A 20:1 PCR reaction mixture including 5:1 ribonuclease free water, 10:1 PCR master mixture (Thermo Scientific, EU), 3:1 genomic DNA, and 2:1 primer was used for a single sample. The PCR amplification process involved five minutes of initial denaturation at 95°C, thirty cycles of denaturation at 94°C for forty seconds, primer annealing at 56°C for thirty seconds, and primer extension at 72°C for thirty seconds. For E. coli, the final extension was performed at 72°C for ten minutes. The PCR reaction profile for V. cholerae was also set up with the following temperature parameters: five minutes of initial denaturation at 94°C, thirty cycles of denaturation at 94°C for thirty seconds, primer annealing at 69°C for thirty seconds, and thirty seconds of primer extension at 72°C, culminating in a final extension at 72°C for seven minutes (Sarker et al., 2018 ).
Another for V. cholerae the PCR reaction profile was set with the following thermal conditions: an initial denaturation at 94°C for 5 minutes, followed by 30 cycles of denaturation at 94°C for 30 seconds, primer annealing at 69°C for 30 seconds, and primer extension at 72°C for 30 seconds, with a final extension at 72°C for 7 minutes. Using a primer-specific PCR reaction that targeted the 16S rRNA and groEL gene of E. coli and V. cholerae were molecularly identified (Table 1) (Hossain et al., 2014 ).
Table 1. Primers used for the molecular detection E. coli and Vibrio spp.
2.8 Antibiogram study
Antimicrobial discs with various concentrations were employed to assess the sensitivity of the isolated bacteria. Mueller-Hinton agar (MHA) (HiMedia) was subjected to an antibiotic susceptibility test utilizing the Kirby-Bauer disk diffusion method, as reported by Bauer et al. (1966 ). The following antibiotic disc was employed for E. coli, ampicillin (30 μg/disc), gentamycin (10 μg/disc), kanamycin (30 μg/disc), colistin (30 μg/disc), nalidixic Acid (30 μg/disc), enrofloxacin (5 μg/disc), oxytetracycline (30 μg/disc), ceftriaxone (30 μg/disc), ceftazidime (30 μg/disc), cefixime (5 μg/disc), and cephalexin (30 μg/disc) (HiMedia).
On the contrast, these antibiotics is applied against V. cholerae gentamycin (10 μg/disc), streptomycin (10 μg/disc), kanamycin (30 μg/disc), trimethoprim (25μg/disc), ciprofloxacin (5 μg/disc), ampicillin (30 μg/disc), nalidixic acid (30 μg/disc), and polymyxin B (5 μg/disc) (HiMedia).
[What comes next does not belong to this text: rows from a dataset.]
<file path="config.mk">
export PLATFORM = sky130hd
export DESIGN_NAME = popcount_pipe
export DESIGN_NICKNAME = d
export VERILOG_FILES = /design/src/rtl/popcount_pkg.sv /design/src/rtl/popcount_chunk.sv /design/src/rtl/popcount_pipe.sv
export SDC_FILE = /design/constraint.sdc
export NUM_CORES = 1
export LEC_CHECK = 0
export ABC_AREA = 1
export BUFFER_PORTS_ARGS = -buffer_cell sky130_fd_sc_hd__buf_2
export CAP_MARGIN = 20
export CORE_AREA = 2 2 78 80
export DETAILED_ROUTE_END_ITERATION = 6
export DIE_AREA = 0 0 80 82
export HOLD_SLACK_MARGIN = 0.02
export SYNTH_ARGS = -nofsm -noshare
export SYNTH_HDL_FRONTEND = slang
export SYNTH_SLANG_ARGS = --single-unit
</file>
<file path="constraint.sdc">
create_clock -name clk -period 4.55 [get_ports clk]
set_input_delay 0 -clock clk [delete_from_list [all_inputs] [get_ports clk]]
set_output_delay 0 -clock clk [all_outputs]
set_load 0.05 [all_outputs]
</file>
<file path="src/rtl/popcount_pkg.sv">
// Shared helpers and constants for the pipelined population counter.
// Provides clog2, the count-mode encodings and the chunk-count helper.
package popcount_pkg;

  localparam logic MODE_ONES  = 1'b0;
  localparam logic MODE_ZEROS = 1'b1;

  function automatic int clog2(input int n);
    int r;
    r = 0;
    while ((1 << r) < n) r++;
    return r;
  endfunction

  function automatic int calc_nch(input int width, input int chunk);
    return (width + chunk - 1) / chunk;
  endfunction

endpackage

</file>
<file path="src/rtl/popcount_chunk.sv">
// Combinational population count of one CHUNK-bit slice; no state, no latency.
module popcount_chunk
  import popcount_pkg::*;
#(
  parameter int CHUNK = 8
) (
  input  logic [CHUNK-1:0]             chunk_i,
  output logic [clog2(CHUNK+1)-1:0]    count_o
);

  localparam int PW = clog2(CHUNK + 1);

  always_comb begin
    count_o = '0;
    for (int i = 0; i < CHUNK; i++) begin
      count_o = count_o + PW'(chunk_i[i]);
    end
  end

endmodule

</file>
<file path="src/rtl/popcount_pipe.sv">
// Two-stage pipelined ones/zeros counter with valid/ready on both sides, 2-cycle latency.
// Optional per-frame accumulator enabled by defining POPCNT_ACCUM_EN.
module popcount_pipe
  import popcount_pkg::*;
#(
  parameter int WIDTH = 16,
  parameter int CHUNK = 8,
  parameter int ACC_W = 16
) (
  input  logic                        clk,
  input  logic                        reset,
  input  logic                        in_valid,
  output logic                        in_ready,
  input  logic [WIDTH-1:0]            in_data,
  input  logic                        in_mode,
  input  logic                        in_last,
  output logic                        out_valid,
  input  logic                        out_ready,
  output logic [clog2(WIDTH+1)-1:0]   out_count,
  output logic                        out_last,
  output logic [ACC_W-1:0]            acc_count,
  output logic                        acc_sat
);

  localparam int NCH = calc_nch(WIDTH, CHUNK);
  localparam int PW  = clog2(CHUNK + 1);
  localparam int CW  = clog2(WIDTH + 1);

  logic                     s1_valid_q, s1_last_q;
  logic [NCH-1:0][PW-1:0]   part_q, part_d;
  logic                     out_valid_q, out_last_q;
  logic [CW-1:0]            out_count_q, sum_d;
  logic                     s1_load, s2_load;
  logic [NCH*CHUNK-1:0]     padded;

  assign s2_load  = !out_valid_q || out_ready;
  assign s1_load  = !s1_valid_q || s2_load;
  assign in_ready = s1_load;

  // Padding is zeroed after inversion so zeros mode never counts it.
  always_comb begin
    padded = '0;
    padded[WIDTH-1:0] = (in_mode == MODE_ZEROS) ? ~in_data : in_data;
  end

  for (genvar g = 0; g < NCH; g++) begin : g_chunk
    popcount_chunk #(.CHUNK(CHUNK)) u_chunk (
      .chunk_i (padded[g*CHUNK +: CHUNK]),
      .count_o (part_d[g])
    );
  end

  always_comb begin
    sum_d = '0;
    for (int i = 0; i < NCH; i++) begin
      sum_d = sum_d + CW'(part_q[i]);
    end
  end

  always_ff @(posedge clk) begin
    if (reset) begin
      s1_valid_q <= 1'b0;
      s1_last_q  <= 1'b0;
      part_q     <= '0;
    end else if (s1_load) begin
      s1_valid_q <= in_valid;
      if (in_valid) begin
        part_q    <= part_d;
        s1_last_q <= in_last;
      end
    end
  end

  always_ff @(posedge clk) begin
    if (reset) begin
      out_valid_q <= 1'b0;
      out_count_q <= '0;
      out_last_q  <= 1'b0;
    end else if (s2_load) begin
      out_valid_q <= s1_valid_q;
      if (s1_valid_q) begin
        out_count_q <= sum_d;
        out_last_q  <= s1_last_q;
      end
    end
  end

  assign out_valid = out_valid_q;
  assign out_count = out_count_q;
  assign out_last  = out_last_q;

`ifdef POPCNT_ACCUM_EN
  localparam int SW = ((ACC_W > CW) ? ACC_W : CW) + 1;
  localparam logic [SW-1:0] ACC_MAX = {{(SW-ACC_W){1'b0}}, {ACC_W{1'b1}}};

  logic [ACC_W-1:0] run_q, run_d, acc_q;
  logic             run_sat_q, run_sat_d, acc_sat_q;
  logic [SW-1:0]    add_sum;
  logic             ovf;

  always_comb begin
    add_sum   = SW'(run_q) + SW'(out_count_q);
    ovf       = add_sum > ACC_MAX;
    run_d     = ovf ? {ACC_W{1'b1}} : add_sum[ACC_W-1:0];
    run_sat_d = run_sat_q | ovf;
  end

  // The frame total is published on the last word and held until the next one.
  always_ff @(posedge clk) begin
    if (reset) begin
      run_q     <= '0;
      run_sat_q <= 1'b0;
      acc_q     <= '0;
      acc_sat_q <= 1'b0;
    end else if (out_valid_q && out_ready) begin
      if (out_last_q) begin
        acc_q     <= run_d;
        acc_sat_q <= run_sat_d;
        run_q     <= '0;
        run_sat_q <= 1'b0;
      end else begin
        run_q     <= run_d;
        run_sat_q <= run_sat_d;
      end
    end
  end

  assign acc_count = acc_q;
  assign acc_sat   = acc_sat_q;
`else
  assign acc_count = '0;
  assign acc_sat   = 1'b0;
`endif

endmodule

</file>
==> flow_summary_export.csv, run 1 <==
group,metric,value,unit
run_status,status,"finished clean",
power_and_ir_drop,ir_worst_vdd,0.0994,mV
setup_path,crit_family,"adder cells",
floorplanning,start_util,24.0,%
sta,setup_violations,0,
finish,postLayoutCoreUtil,27.7,%
power_and_ir_drop,p_total,0.563,mW
sta,fin_setup_tns,0,ns
floorplanning,die_w,80,µm
cts,cts.repair.resized,0,
finish,num_antenna_cells,0,
global_route,grt_pass1_vias,906,
setup_path,cpPeakStageDelay,0.55,ns
global_route,antenna_found_initial,0,
logic_synthesis,yosys_register_bits,17,
setup_path,regToRegEndpoint,"out_count[4]$_SDFFE_PP0P_",
setup_path,required,4.70,ns
cts,clk_path_buf_depth,2,
floorplanning,die_area,0.00656,mm²
placed_design,place_congestion,0.724,
logic_synthesis,synthDistinctLibCells,22,
global_route,grt_pass1_wl,3860,µm
power_and_ir_drop,clockPowerShare,19.8,%
sta,period_share,63.6,%
finish,final_nets,239,
placed_design,port_buffers,29,
cts,htree_levels,1,
global_route,grt-ovfl-total,0,
detailed_routing,drtPass1Iterations,4,
cts,clock_latency,0.25,ns
cts,cts_made_buffers,3,
power_and_ir_drop,p_sw,0.230,mW
sta,finalCriticalPeriod,2.89,ns
sta,clock.fmax,345,MHz
logic_synthesis,synth_area,0.00138,mm²
detailed_routing,num_vias,979,
sta,drv_slew,0,
finish,fin_area,0.00159,mm²
power_and_ir_drop,p_seq_share,32.1,%
power_and_ir_drop,p_sw_share,40.8,%
power_and_ir_drop,p_int,0.333,mW
placed_design,dp_hpwl,1830,µm
setup_path,r2r-start,"part_q[4]$_SDFFE_PP0P_",
floorplanning,ios,47,
setup_path,path_max_fanout,16,
detailed_routing,totalWireLength,2240,µm
sta,hold_viol_final,0,
setup_path,setup.reg_to_reg.worst_slack,2.95,ns
cts,ctsRootBufferMaster,"clkbuf_8",
setup_path,worstPathCellList,"buf_2 > xor2_1 > ha_1 > fa_1 > fa_1 > inv_1 > fa_1 > inv_1 > fa_1 > o21ai_0 > nor2_1",
logic_synthesis,synth_warnings,0,
setup_path,cp.buffers_inverters,3,
logic_synthesis,synth-seq-area-share,24.6,%
cts,cts_tree,"done",
finish,syn2layout_area_growth,15.0,%
setup_path,start_kind,"input port",
hold_path,min_path_type,"in -> reg",
detailed_routing,drt_iter0_markers,30,
power_and_ir_drop,p_comb_share,48.0,%
setup_path,crit_slowest_cell,"fa_1",
detailed_routing,post_drt_wl_per_cell,8.22,µm
cts,clkTransAtPathRegs,0.07,ns
logic_synthesis,syn_area_per_cell,8.27,µm²
setup_path,cp-endpoint,"part_q[1]$_SDFFE_PP0P_",
detailed_routing,drtAntennaViolNets,0,
setup_path,cp.depth,11,
placed_design,placed_area,0.00152,mm²
finish,drive_gt1_share,20.8,%
global_route,grt_max_degree,17,
job,drv_cap,0,
cts,cts_hold_buf,2,
setup_path,end_kind,"flip-flop",
setup_path,reg2reg_depth,7,
detailed_routing,routed_via_density,3.60,
cts,cts_setup_buffers,0,
logic_synthesis,synthCells,167,
setup_path,cpMostUsedCell,"fa_1",
finish,nFillCells,651,
cts,clkSinkCount,17,
detailed_routing,drc,0,
power_and_ir_drop,powerDensity,354,mW/mm²
floorplanning,die_height,82,µm
floorplanning,core,0.00575,mm²
global_route,grtUsageTotal,7.40,%
sta,hold_ws,0.0973,ns
power_and_ir_drop,leakage,0.789,nW
floorplanning,std_cell_rows,28,
setup_path,worst-setup-path-type,"in -> reg",
setup_path,worstSetupStartpoint,"in_mode",
setup_path,cp.arrival,3.04,ns
sta,clock_skew,0.00531,ns
sta,rsz0062_at_grt,"false",
-- registers in the layout (all words and copies together) (netlist names) --
signal / flops
part_q: 8
s1_valid_q: 1
out_last: 1
out_valid: 1
out_count: 5
s1_last_q: 1
-- worst register-to-register path, cell delays in order (launching register included) --
cell	delay, ns
dfxtp_1	0.36
ha_1	0.20
inv_1	0.06
fa_1	0.38
or2_2	0.32
nand2_1	0.07
nand2_1	0.04
a21oi_1	0.12
-- how the worst min path moves through the flow --
stage	cells after the start	slack, ns	to	start
3_5_place_dp	2	0.21	s1_valid_q$_SDFFE_PP0N_	reset
6_report	3	0.1	s1_valid_q$_SDFFE_PP0N_	in_valid
4_1_cts	4	0.09	out_valid$_SDFFE_PP0P_	out_ready
5_1_grt	3	0.09	s1_valid_q$_SDFFE_PP0N_	in_valid
2_1_floorplan	1	0.07	out_valid$_SDFFE_PP0P_	reset
3_3_place_gp	2	0.21	out_valid$_SDFFE_PP0P_	reset
-- area by class of cell --
| cell class | instances | area, µm² | share of cell area (%) |
|---|---|---|---|
| clock buffers | 4 | 45.0 | 2.83 |
| inverters | 19 | 73.8 | 4.65 |
| multi-input cells | 126 | 871 | 54.8 |
| flip-flops and latches | 17 | 340 | 21.4 |
| well taps | 75 | 93.8 | 5.91 |
| repair buffers | 31 | 165 | 10.4 |
-- per-layer routing --
metal	track usage (%)	part of all wire [%]
met5	0	0
met4	3.56	1.1
met3	1.65	7.1
met2	11.9	41
met1	9.38	51
-- logic make-up after synthesis --
logic type | synth area share, %
xor+xnor | 11.4
simple gates | 17.6
compound gates | 7.34
other cells | 0.271
flops | 24.6
buf+inv | 16.7
fa+ha+maj | 22.1
-- synthesized netlist by cell type --
cell type,instances,area [µm²]
a21oi_1,6,30.0
a21oi_4,1,16.3
buf_2,2,10.0
buf_4,18,135
buf_6,1,11.3
conb_1,1,3.75
dfxtp_1,17,340
fa_1,9,180
ha_1,10,125
inv_1,18,67.6
inv_4,1,6.26
nand2_1,16,60.1
nand2_2,2,12.5
nand2_4,1,11.3
nand3_1,5,25.0
nand3_4,1,17.5
nor2_1,26,97.6
nor2_2,2,12.5
o21ai_0,11,55.1
or2_2,1,6.26
xnor2_1,9,78.8
xor2_1,9,78.8
-- metrics by stage --
step	worst slack, ns	std cells
6_report	1.66	272
5_1_grt	1.49	272
4_1_cts	1.61	272
3_5_place_dp	1.34	266
3_3_place_gp	1.40	266
2_1_floorplan	1.47	183
-- layout by cell type (no fill, tap or decap) --
cell / instances
a21oi_1: 6
a21oi_4: 1
xor2_1: 9
o21ai_0: 11
clkbuf_1: 1
dlygate4sd3_1: 2
fa_1: 9
xnor2_1: 9
nand3_1: 5
ha_1: 10
nand2_1: 16
nor2_2: 2
inv_4: 1
or2_2: 1
nand2_2: 2
inv_1: 18
nand2_4: 1
dfxtp_1: 17
nor2_1: 26
conb_1: 17
nand3_4: 1
clkbuf_8: 3
buf_2: 29
-- power groups by stage --
stage	Combinational [mW]	Clock, mW	Sequential [mW]
6_report	0.271	0.112	0.181
5_1_grt	0.319	0.122	0.183
4_1_cts	0.278	0.117	0.181
3_5_place_dp	0.274	0	0.185
3_3_place_gp	0.269	0	0.184
2_1_floorplan	0.219	0	0.200
No activity file was read; power rests on OpenSTA's default activity.
==> run 2: changes to the inputs <==
--- a/config.mk
+++ b/config.mk
@@ -5,12 +5,12 @@
 export SDC_FILE = /design/constraint.sdc
 export NUM_CORES = 1
 export LEC_CHECK = 0
-export ABC_AREA = 1
+export ABC_AREA = 0
 export BUFFER_PORTS_ARGS = -buffer_cell sky130_fd_sc_hd__buf_2
 export CAP_MARGIN = 20
-export CORE_AREA = 2 2 78 80
+export CORE_AREA = 2 2 79 81
 export DETAILED_ROUTE_END_ITERATION = 6
-export DIE_AREA = 0 0 80 82
+export DIE_AREA = 0 0 81 83
 export HOLD_SLACK_MARGIN = 0.02
 export SYNTH_ARGS = -nofsm -noshare
 export SYNTH_HDL_FRONTEND = slang
==> constraint.sdc (replaced) <==
create_clock -name clk -period 2.8 [get_ports clk]
set_input_delay 0 -clock clk [delete_from_list [all_inputs] [get_ports clk]]
set_output_delay 0 -clock clk [all_outputs]
set_load 0.05 [all_outputs]
==> run 2 against run 1 <==
Effect of this change: global-route usage is 0.067 points higher; wire length is 9.2% higher; combinational power is 61% higher; synthesized cell count is 10% lower; clock power is 63% higher; total power is 62% higher; sequential share of layout area is 0.051 points lower.
==> flow_summary_export.csv, run 2 <==
group,metric,value,unit
run_status,status,"finished clean",
power_and_ir_drop,ir_worst_vdd,0.276,mV
sta,drv_slew,0,
logic_synthesis,yosysTopAreaCell,"dfxtp_1",
cts,cts.repair.resized,0,
logic_synthesis,synthDistinctLibCells,31,
finish,stdcell_count,253,
placed_design,post-place-cells,248,
global_route,antenna_found_initial,0,
logic_synthesis,synth_commonest_cells,"buf_4, dfxtp_1, a21oi_1",
finish,layout_commonest_cell,"buf_2",
power_and_ir_drop,p_total,0.911,mW
cts,clock_latency,0.25,ns
finish,top_register,"part_q",
detailed_routing,drt_iter0_markers,29,
sta,clock_skew,0.000931,ns
floorplanning,start_util,24.2,%
floorplanning,ios,47,
global_route,grtUsageTotal,7.47,%
finish,drive_gt1_share,24.2,%
floorplanning,core,0.00582,mm²
placed_design,place_congestion,0.724,
power_and_ir_drop,p_sw,0.358,mW
power_and_ir_drop,p_comb_share,47.7,%
cts,clk_path_buf_depth,2,
job,drv_cap,0,
sta,clock.fmax,381,MHz
global_route,grt_pass1_wl,4050,µm
logic_synthesis,synth_warnings,0,
finish,num_antenna_cells,0,
setup_path,path_max_fanout,4,
floorplanning,die_w,81,µm
floorplanning,std_cell_rows,28,
logic_synthesis,ys.flop_type,"dfxtp_1",
sta,rsz0062_at_grt,"false",
placed_design,port_buffers,29,
power_and_ir_drop,powerDensity,572,mW/mm²
floorplanning,die_area,0.00672,mm²
logic_synthesis,yosys_register_bits,17,
global_route,grt_pass1_vias,933,
setup_path,worst-setup-path-type,"in -> reg",
cts,clkSinkCount,17,
power_and_ir_drop,clockPowerShare,20.0,%
logic_synthesis,synth.top_cell.area_share,24.2,%
finish,syn2layout_area_growth,13.2,%
finish,largest_reg_flops,8,
global_route,grt_max_degree,20,
power_and_ir_drop,p_sw_share,39.3,%
logic_synthesis,yosys-top-cells-area,"dfxtp_1, fa_1, buf_4, ha_1, xnor2_1",
detailed_routing,totalWireLength,2440,µm
sta,fin_setup_tns,0,ns
cts,cts_made_buffers,3,
detailed_routing,routed_via_density,3.99,
cts,htree_levels,1,
cts,clkTransAtPathRegs,0.06,ns
floorplanning,die_height,83,µm
cts,ctsRootBufferMaster,"clkbuf_8",
cts,cts_tree,"done",
sta,period_share,93.8,%
setup_path,setup.reg_to_reg.worst_slack,1.32,ns
hold_path,min_path_type,"in -> reg",
detailed_routing,drtPass1Iterations,4,
finish,final_nets,220,
logic_synthesis,synth_area,0.00141,mm²
global_route,grt-ovfl-total,0,
logic_synthesis,synth-edff-count,0,
placed_design,dp_hpwl,2030,µm
power_and_ir_drop,p_int,0.553,mW
logic_synthesis,syn_area_per_cell,9.38,µm²
logic_synthesis,synth-seq-area-share,24.2,%
power_and_ir_drop,p_seq_share,32.3,%
detailed_routing,num_vias,1009,
sta,hold_viol_final,0,
setup_path,start_kind,"input port",
logic_synthesis,synthCells,150,
sta,setup_violations,0,
setup_path,end_kind,"flip-flop",
finish,nFillCells,654,
power_and_ir_drop,leakage,0.695,nW
detailed_routing,drtAntennaViolNets,0,
detailed_routing,drc,0,
sta,finalCriticalPeriod,2.63,ns
logic_synthesis,synth_async_sr_flop_share,0,%
finish,mostFrequentLayoutCells,"buf_2, conb_1, dfxtp_1",
detailed_routing,post_drt_wl_per_cell,9.64,µm
setup_path,required,2.93,ns
finish,postLayoutCoreUtil,27.4,%
setup_path,cp.arrival,2.75,ns
sta,hold_ws,0.123,ns
[run 2: changes by cell type after synthesis, moves of 5 or more]
cell      change
a211oi_1      +5
a21oi_1       +8
inv_1         -7
nand2_1      -15
nor2_1       -25
nor2b_1       +5
[run 2: through the flow]
step,instance area (µm²),setup WS (ns)
after floorplan,1490,-0.00151
after global placement,1540,-0.0963
after detailed placement,1540,-0.116
after CTS,1590,0.162
after global routing,1590,0.0542
final,1590,0.173
[run 2: logic make-up after synthesis]
family	Yosys count	share of synthesized area, %
buf+inv	38	18.0
compound gates	37	16.3
xor+xnor	19	11.8
fa+ha+maj	19	21.7
simple gates	19	7.73
flops	17	24.2
other cells	1	0.266
[run 2: worst paths after layout]
path	start	end	cells after the start
max reg2reg	part_q[0]$_SDFFE_PP0P_	out_count[2]$_SDFFE_PP0P_	6
min reg2reg	out_count[2]$_SDFFE_PP0P_	out_count[2]$_SDFFE_PP0P_	2
min	in_valid	part_q[6]$_SDFFE_PP0P_	3
max	in_mode	part_q[1]$_SDFFE_PP0P_	12
[run 2: area by class of cell]
cell class	instances	area (µm²)	area share (%)
clock buffers	4	45.0	2.83
inverters	12	50.0	3.14
multi-input cells	111	878	55.1
flip-flops and latches	17	340	21.4
well taps	75	93.8	5.89
repair buffers	34	185	11.6
[run 2: critical path, cell delays in order]
cell and delay, ns:
buf_2 0.13, buf_4 0.15, xor2_1 0.16, ha_1 0.30
fa_1 0.46, fa_1 0.54, inv_1 0.05, fa_2 0.35
inv_2 0.06, fa_1 0.39, nand3_1 0.11, a21oi_1 0.06
[run 2: power by group through the flow]
| stage | Combinational (mW) | Sequential [mW] | Clock, mW |
|---|---|---|---|
| 6_report | 0.435 | 0.294 | 0.182 |
| 5_1_grt | 0.494 | 0.299 | 0.198 |
| 4_1_cts | 0.443 | 0.295 | 0.189 |
| 3_5_place_dp | 0.440 | 0.301 | 0 |
| 3_3_place_gp | 0.431 | 0.301 | 0 |
| 2_1_floorplan | 0.349 | 0.321 | 0 |
[run 2: timing repair]
item                      in CTS  in global routing
hold buffers                   1                  0
setup buffers                  0                  0
hold endpoints to repair       1                  0
[run 2: metal layers]
metal  GRT usage (%)  up-vias  part of all wire (%)
met5               0        -                     0
met4            1.39        0                  0.37
met3            2.28        2                   7.0
met2            11.4       34                    44
met1            10.4      447                    49
li1                -      526                     -
==> run 3: changes to the inputs <==
==> constraint.sdc (replaced) <==
create_clock -name clk -period 3.4 [get_ports clk]
set_input_delay 0 -clock clk [delete_from_list [all_inputs] [get_ports clk]]
set_output_delay 0 -clock clk [all_outputs]
set_load 0.05 [all_outputs]
==> run 3 against run 2 <==
Effect of this change: clock power shrank 19%; clock skew grew 0.0053 ns; count of clock-buffer cells in the layout shrank 1; global-route usage grew 0.17 points; critical endpoint is now part_q[6]$_SDFFE_PP0P_.
==> flow_summary_export.csv, run 3 (synthesis results as in run 2) <==
group,metric,value,unit
run_status,status,"finished clean",
cts,clock_latency,0.25,ns
setup_path,cpPeakStageDelay,0.52,ns
finish,num_antenna_cells,0,
setup_path,worstPathCellList,"buf_2 > xor2_1 > ha_1 > inv_1 > fa_1 > fa_1 > fa_1 > fa_1 > xnor2_1 > nand3_1 > a21oi_1",
power_and_ir_drop,clockPowerShare,19.9,%
setup_path,cpMostUsedCell,"fa_1",
finish,syn2layout_area_growth,11.3,%
detailed_routing,dr_wl_met2,1090,µm
floorplanning,die_height,83,µm
setup_path,end_kind,"flip-flop",
sta,hold_ws,0.118,ns
setup_path,crit_family,"adder cells",
power_and_ir_drop,leakage,0.686,nW
power_and_ir_drop,powerDensity,476,mW/mm²
finish,top_register,"part_q",
detailed_routing,drtAntennaViolNets,0,
finish,largest_reg_flops,8,
detailed_routing,routed_via_density,4.06,
detailed_routing,totalWireLength,2480,µm
power_and_ir_drop,p_seq_share,32.6,%
sta,hold_viol_final,0,
global_route,grt_pass1_wl,4120,µm
setup_path,worst-setup-path-type,"in -> reg",
placed_design,port_buffers,29,
cts,clkTransAtPathRegs,0.07,ns
cts,cts_made_buffers,3,
sta,fin_setup_tns,0,ns
sta,rsz0062_at_grt,"false",
finish,mostFrequentLayoutCells,"buf_2, conb_1, dfxtp_1",
finish,fin_area,0.00157,mm²
setup_path,crit_slowest_cell,"fa_1",
setup_path,cp.arrival,3.02,ns
power_and_ir_drop,p_sw_share,39.8,%
detailed_routing,drtPass1Iterations,4,
floorplanning,die_area,0.00672,mm²
global_route,grtUsageTotal,7.64,%
detailed_routing,drt_iter0_markers,29,
placed_design,place_congestion,0.731,
placed_design,dp_hpwl,2060,µm
setup_path,cp.buffers_inverters,2,
cts,clkSinkCount,17,
detailed_routing,wl_met1,1220,µm
global_route,grt-ovfl-total,0,
finish,final_nets,217,
sta,setup_violations,0,
finish,postLayoutCoreUtil,26.9,%
cts,htree_levels,1,
detailed_routing,drc,0,
detailed_routing,num_vias,1014,
global_route,grt_max_degree,20,
detailed_routing,met3_length,153,µm
floorplanning,ios,47,
setup_path,path_max_fanout,13,
floorplanning,die_w,81,µm
finish,layout_commonest_cell,"buf_2",
sta,period_share,83.4,%
floorplanning,std_cell_rows,28,
sta,clock_skew,0.00620,ns
finish,drive_gt1_share,21.7,%
power_and_ir_drop,ir_worst_vdd,0.214,mV
global_route,grt_pass1_vias,895,
global_route,antenna_found_initial,0,
hold_path,min_path_type,"in -> reg",
floorplanning,core,0.00582,mm²
power_and_ir_drop,p_comb_share,47.5,%
setup_path,required,3.59,ns
cts,clk_path_buf_depth,2,
detailed_routing,post_drt_wl_per_cell,9.90,µm
power_and_ir_drop,p_sw,0.296,mW
cts,ctsRootBufferMaster,"clkbuf_8",
setup_path,start_kind,"input port",
cts,cts_tree,"done",
sta,finalCriticalPeriod,2.84,ns
power_and_ir_drop,p_int,0.449,mW
sta,clock.fmax,353,MHz
placed_design,placed_area,0.00151,mm²
floorplanning,start_util,24.2,%
detailed_routing,top_layer,"met4",
sta,drv_slew,0,
job,drv_cap,0,
==> run 3: cell types whose count changed in the layout (fill, tap and decap cells not counted), sizes merged <==
| cell | before | now |
|---|---|---|
| buf | 33 | 30 |
| clkbuf | 4 | 3 |
| clkinv | 0 | 1 |
==> run 3: power groups by stage <==
stage	sequential, mW	combinational [mW]	clock [mW]
5_1_grt	0.246	0.401	0.167
6_report	0.243	0.354	0.148
3_3_place_gp	0.247	0.346	0
4_1_cts	0.244	0.358	0.155
3_5_place_dp	0.248	0.357	0
2_1_floorplan	0.264	0.284	0
==> run 3: routing by layer <==
metal	track usage, %	vias to the layer above
met5	0	-
met4	1.85	0
met3	2.28	2
met2	11.0	35
met1	11.0	459
li1	-	518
The Clinical and Laboratory Standards Institute's guidelines for sensitivity, intermediate, and resistance were compared to the zone sizes of the bacteria (CLSI, 2018 ).
2.9 Statistical analysis
Using Duncan's multiple range test (Statistical Package for the Social Sciences, version 11.5, IBM Corp., NY, USA), the findings of TVC of bacteria detected in the raw vegetables sold at local markets were examined for statistical significance. A statistically significant result was defined as p < 0.05.
3. Results
3.1 Total Viable Count (TVC) of raw vegetable samples
Total Viable Count (TVC) of vegetable samples from markets in Dinajpur district, revealing varying levels of microbial loads. To determine TVC, all thirty-five vegetable samples were tested. The results of the bacteria isolates are shown in Table 2, where the mean values are given in log10 CFU/gm. Based on these findings, the average number of bacteria was calculated from samples of various vegetables and varied from 1.4 ± 0.25 to 2.4 ± 0.37 CFU ± standard deviation (SD)/gm. There were 2.4 ± 0.37 CFU ± SD/gm of bacteria isolated from potato samples, which was the largest number, and 2.4 ± 0.37 CFU ± SD/gm of bacteria recovered from coriander leaves, which was the lowest number (Table 2; Figure 2).
Table 2. Total Viable Count (TVC) of vegetable samples from different markets in Dinajpur district.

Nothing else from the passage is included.